= Line representations in robotics =

Conventions used in the robotics research field

Line representations in robotics are used for the following:
- They model joint axes: a revolute joint makes any connected rigid body rotate about the line of its axis; a prismatic joint makes the connected rigid body translate along its axis line.
- They model edges of the polyhedral objects used in many task planners or sensor processing modules.
- They are needed for shortest distance calculation between robots and obstacles.

When using such line it is needed to have conventions for the representations so they are clearly defined. This article discusses several of these methods.

==Non-minimal vector coordinates==
A line $L(p,d)$ is completely defined by the ordered set of two vectors:
- a point vector $p$, indicating the position of an arbitrary point on $L$
- one free direction vector $d$, giving the line a direction as well as a sense.

Each point $x$ on the line is given a parameter value $t$ that satisfies:
$x = p+td$. The parameter t is unique once $p$ and $d$ are chosen.
 The representation $L(p,d)$ is not minimal, because it uses six parameters for only four degrees of freedom.
 The following two constraints apply:
- The direction vector $d$ can be chosen to be a unit vector
- the point vector $p$ can be chosen to be the point on the line that is nearest the origin. So $p$ is orthogonal to $d$

===Plücker coordinates===
Arthur Cayley and Julius Plücker introduced an alternative representation using two free vectors. This representation was finally named after Plücker.

 The Plücker representation is denoted by $L_{pl}(d,m)$. Both $d$ and $m$ are free vectors: $d$ represents the direction of the line and $m$ is the moment of $d$ about the chosen reference origin. $m = p\times d$ ($m$ is independent of which point $p$ on the line is chosen!)

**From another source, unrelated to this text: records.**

What follows belongs to an exercise in optimizing a design on an open flow for small area and a short achievable clock period; a production flow would make more cautious choices. The RTL was checked by simulation tests, not by an equivalence proof against the original design.

// datapath
module datapath (
  input  logic             Clock,
  input  logic             clear,
  input  logic [WIDTH-1:0] Mdatain,
  input  logic             Read,
  input  logic             write,
  input  logic R0in,  R1in,  R2in,  R3in,  R4in,  R5in,  R6in,  R7in,
  input  logic R8in,  R9in,  R10in, R11in, R12in, R13in, R14in, R15in,
  input  logic R0out, R1out, R2out, R3out, R4out, R5out, R6out, R7out,
  input  logic R8out, R9out, R10out, R11out, R12out, R13out, R14out, R15out,
  input  logic             PCin,
  input  logic             IRin,
  input  logic             MARin,
  input  logic             MDRin,
  input  logic             Yin,
  input  logic             PCout,
  input  logic             MDRout,
  input  logic             Zlowout,
  input  logic             CSignout,
  input  logic             ZMuxOut,
  input  logic             ZMuxEnbale,
  input  logic             ZSelect,
  input  logic             Zin,
  input  logic             IncPC,
  input  logic             aluin,
  input  logic [OP_W-1:0]  aluControl,
  input  logic             AND,
  output logic [WIDTH-1:0] out
);
  logic [NUM_GPR-1:0][WIDTH-1:0] gpr;
  logic [WIDTH-1:0]   pc, ir, mar, mdr, y, bus;
  logic [2*WIDTH-1:0] z, alu_res;
  logic [NUM_GPR-1:0] r_in, r_out;
  logic [OP_W-1:0]    op_sel;
  ...
clock: 150.0 ns
lec_check: 0
abc_area: 1
cap_margin: 20
core_margin: 2
core_utilization: 45
slew_margin: 20
standard.sh (not shown) runs the stock make flow with config.mk's settings and CLKGATE_MAP_FILE= SYNTH_SCRIPT=/design/flow/synth_recipe.tcl, a recipe that flattens the netlist after the stock synthesis.
==> flow/flow/run.sh <==
#!/bin/bash
# The standard layout, with timing repair aimed at a setup slack margin
# (ORFS SETUP_SLACK_MARGIN): the clock period and constraints are unchanged,
# repair just keeps working on the critical paths past zero slack.
# Pin swapping is left out of repair (SKIP_PIN_SWAP) so the layout stays
# structurally close to the synthesized netlist.
set -euo pipefail
export SETUP_SLACK_MARGIN="$(cat flow/setup_margin)"
export SKIP_PIN_SWAP=1
bash standard.sh finish > standard.log 2>&1
==> flow/flow/setup_margin <==
50
==> next run, changes <==
--- a/flow/design.v
+++ b/flow/design.v
@@ -57,22 +57,13 @@
     assign l16[i]  = nz8[2*i+1] ? {1'b0, l8[2*i+1]} : {1'b1, l8[2*i]};
   end
   assign s = nz16[1] ? {1'b0, l16[1]} : {1'b1, l16[0]};
   logic [31:0] dn;
   logic [63:0] x;
   assign dn = bn << s;
-  logic [31:0] ar0, ar1, ar2, ar3, ar4, lm;
-  assign ar0 = s[0] ? {an[30:0], an[31]}    : an;
-  assign ar1 = s[1] ? {ar0[29:0], ar0[31:30]} : ar0;
-  assign ar2 = s[2] ? {ar1[27:0], ar1[31:28]} : ar1;
-  assign ar3 = s[3] ? {ar2[23:0], ar2[31:24]} : ar2;
-  assign ar4 = s[4] ? {ar3[15:0], ar3[31:16]} : ar3;
-  for (genvar i = 0; i < 32; i++) begin : g_lm
-    assign lm[i] = (5'(i) < s);
-  end
-  assign x  = {ar4 & lm, ar4 & ~lm};
+  assign x  = {32'd0, an} << s;
   logic signed [6:0] m2, m1, m0, mm1;
   always_comb begin
     case (dn[30:28])
       3'd0:    {m2, m1, m0, mm1} = {7'sd12, 7'sd3, -7'sd5,  -7'sd13};
       3'd1:    {m2, m1, m0, mm1} = {7'sd14, 7'sd4, -7'sd6,  -7'sd15};
       3'd2:    {m2, m1, m0, mm1} = {7'sd15, 7'sd4, -7'sd6,  -7'sd16};
@@ -140,42 +131,38 @@
     end
   end
   assign prod = pa + pb + pm;
   logic [34:0] t;
   logic        tneg;
   logic [31:0] rx, qp, qn, uq, ur;
-  logic        qsg;
   for (genvar j = 0; j < 16; j++) begin : g_q
     assign qp[31-2*j:30-2*j] = {k2[j] & kn[j], k1[j] & kn[j]};
     assign qn[31-2*j:30-2*j] = {k2[j] & ~kn[j], k1[j] & ~kn[j]};
   end
   assign t    = prod[34:0];    
   assign tneg = t[34];
-  assign uq   = qp + ~qn;
-  assign qsg  = a[31] ^ b[31];
+  assign uq   = qp + ~qn + {31'd0, ~tneg};
   assign rx   = t[31:0] + (tneg ? dn : 32'd0);
   assign ur   = rx >> s;
-  assign quo  = bz ? 32'hFFFF_FFFF : (uq ^ {32{qsg}}) + {31'd0, ~(qsg ^ tneg)};
+  assign quo  = bz ? 32'hFFFF_FFFF : ((a[31] ^ b[31]) ? 32'd0 - uq : uq);
   assign rem  = bz ? a : (a[31] ? 32'd0 - ur : ur);
 endmodule
 module datapath_alu (
   input  logic [WIDTH-1:0] a,
   input  logic [WIDTH-1:0] b,
   input  logic [OP_W-1:0]  op,
-  input  logic             inc,      
-  output logic [WIDTH-1:0] sum,
   output logic [2*WIDTH-1:0] result
 );
   logic [SH_W-1:0] sh;
   assign sh = b[SH_W-1:0];
   logic             is_neg, inv;
-  logic [WIDTH-1:0] xa;
+  logic [WIDTH-1:0] xa, sum;
   assign is_neg = (op == OP_NEG);
-  assign inv    = ~inc & ((op == OP_SUB) | is_neg);
-  assign xa     = (is_neg | inc) ? '0 : a;
-  assign sum    = xa + (b ^ {WIDTH{inv}}) + {{(WIDTH-1){1'b0}}, inv | inc};
+  assign inv    = (op == OP_SUB) | is_neg;
+  assign xa     = is_neg ? '0 : a;
+  assign sum    = xa + (b ^ {WIDTH{inv}}) + {{(WIDTH-1){1'b0}}, inv};
   logic             left;
   logic [SH_W-1:0]  r;
   logic [WIDTH-1:0] rot, ge;     
   logic [WIDTH-1:0] shr_m;       
   assign left = (op == OP_ROL) | (op == OP_SHL);
   assign r    = left ? (SH_W'(0) - sh) : sh;
@@ -243,19 +230,16 @@
   logic [OP_W-1:0]    op_sel;
   assign r_in  = {R15in, R14in, R13in, R12in, R11in, R10in, R9in, R8in,
                   R7in,  R6in,  R5in,  R4in,  R3in,  R2in,  R1in, R0in};
   assign r_out = {R15out, R14out, R13out, R12out, R11out, R10out, R9out, R8out,
                   R7out,  R6out,  R5out,  R4out,  R3out,  R2out,  R1out, R0out};
   assign op_sel = AND ? OP_AND : aluControl;
-  logic [WIDTH-1:0] inc_sum;
   datapath_alu u_alu (
     .a      (y),
     .b      (bus),
     .op     (op_sel),
-    .inc    (Zin & IncPC),
-    .sum    (inc_sum),
     .result (alu_res)
   );
   always_comb begin
     bus = '0;
     if (ZMuxOut && ZMuxEnbale) bus = ZSelect ? z[2*WIDTH-1:WIDTH] : z[WIDTH-1:0];
     else if (Zlowout)          bus = z[WIDTH-1:0];
@@ -289,13 +273,13 @@
     end else begin
       if (PCin)  pc  <= bus;
       if (IRin)  ir  <= bus;
       if (MARin) mar <= bus;
       if (MDRin) mdr <= Read ? Mdatain : bus;
       if (Yin)   y   <= bus;
-      if (Zin && IncPC) z <= {{WIDTH{1'b0}}, inc_sum};    
+      if (Zin && IncPC) z <= {{WIDTH{1'b0}}, bus + 32'd1};
       else if (aluin)   z <= alu_res;
       else if (Zin)     z <= {{WIDTH{1'b0}}, bus};
     end
   end
   logic unused_sigs;
   assign unused_sigs = ^{write, mar, ir[WIDTH-1:IMM_W]};
Effect: The changed run finished with timing, DRC and antenna clean. Setup slack gets better by 0.36 ns. Via count goes down by about 2%. Critical path depth decreases by 40. Maximum frequency climbs by 0.37%.

-- static timing again, ports no longer ideal --
The results above use ideal ports. As a check the final layouts listed here were re-extracted and re-timed, cells and wires unchanged.
Step 1, drivers: a clkbuf_16 drives Clock and a buf_2 each remaining input, both assumed.
Step 2 adds t to the input delays and takes it off the output delays; t is the mean of the earliest and latest rising clock arrival at the registers after step 1. Input paths then give back, and output paths get back, about the clock's delay inside the block.
Slacks: ideal ports / drivers / drivers and shift; pairs: ideal ports / drivers.
run	t (ns)	setup WS [ns]	pins driven straight from the clock port
the first run	0.775	51.270 / 51.290 / 50.515	1
the second run	0.748	51.635 / 51.693 / 50.944	1
After both steps every run listed still meets setup and hold. For the first run, which loses most, drivers alone change the setup slack by +0.020 ns; drivers and shift together by -0.755 ns.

 The advantage of the Plücker coordinates is that they are homogeneous.

 A line in Plücker coordinates has still four out of six independent parameters, so it is not a minimal representation. The two constraints on the six Plücker coordinates are
- the homogeneity constraint
- the orthogonality constraint

==Minimal line representation==
A line representation is minimal if it uses four parameters, which is the minimum needed to represent all possible lines in the Euclidean Space (E³).

===Denavit–Hartenberg line coordinates===

Jaques Denavit and Richard S. Hartenberg presented the first minimal representation for a line which is now widely used. The common normal between two lines was the main geometric concept that allowed Denavit and Hartenberg to find a minimal representation. Engineers use the Denavit–Hartenberg convention(D–H) to help them describe the positions of links and joints unambiguously. Every link gets its own coordinate system. There are a few rules to consider in choosing the coordinate system:
1. the $z$-axis is in the direction of the joint axis
2. the $x$-axis is parallel to the common normal: $x_n = z_n \times z_{n - 1}$
If there is no unique common normal (parallel $z$ axes), then $d$ (below) is a free parameter.
1. the $y$-axis follows from the $x$- and $z$-axis by choosing it to be a right-handed coordinate system.

Once the coordinate frames are determined, inter-link transformations are uniquely described by the following four parameters:
- $\theta\,$: angle about previous $z$, from old $x$ to new $x$
- $d\,$: offset along previous $z$ to the common normal
- $r\,$: length of the common normal (aka $a$, but if using this notation, do not confuse with $\alpha$). Assuming a revolute joint, this is the radius about previous $z$.
- $\alpha\,$: angle about common normal, from old $z$ axis to new $z$ axis

===Hayati–Roberts line coordinates===

The Hayati–Roberts line representation, denoted $L_{hr}(e_{x},e_{y},l_{x},l_{y})$, is another minimal line representation, with parameters:
- $e_{x}$ and $e_{y}$ are the $X$ and $Y$ components of a unit direction vector $e$ on the line. This requirement eliminates the need for a $Z$ component, since $e_{z}=(1-e_{x}^2-e_{y}^2)^{\frac{1}{2}}$
- $l_{x}$ and $l_{y}$ are the coordinates of the intersection point of the line with the plane through the origin of the world reference frame, and normal to the line. The reference frame on this normal plane has the same origin as the world reference frame, and its $X$ and $Y$ frame axes are images of the world frame's $X$ and $Y$ axes through parallel projection along the line.

This representation is unique for a directed line. The coordinate singularities are different from the DH singularities: it has singularities if the line becomes parallel to either the $X$ or $Y$ axis of the world frame.

==Product of exponentials formula==
The product of exponentials formula represents the kinematics of an open-chain mechanism as the product of exponentials of twists, and may be used to describe a series of revolute, prismatic, and helical joints.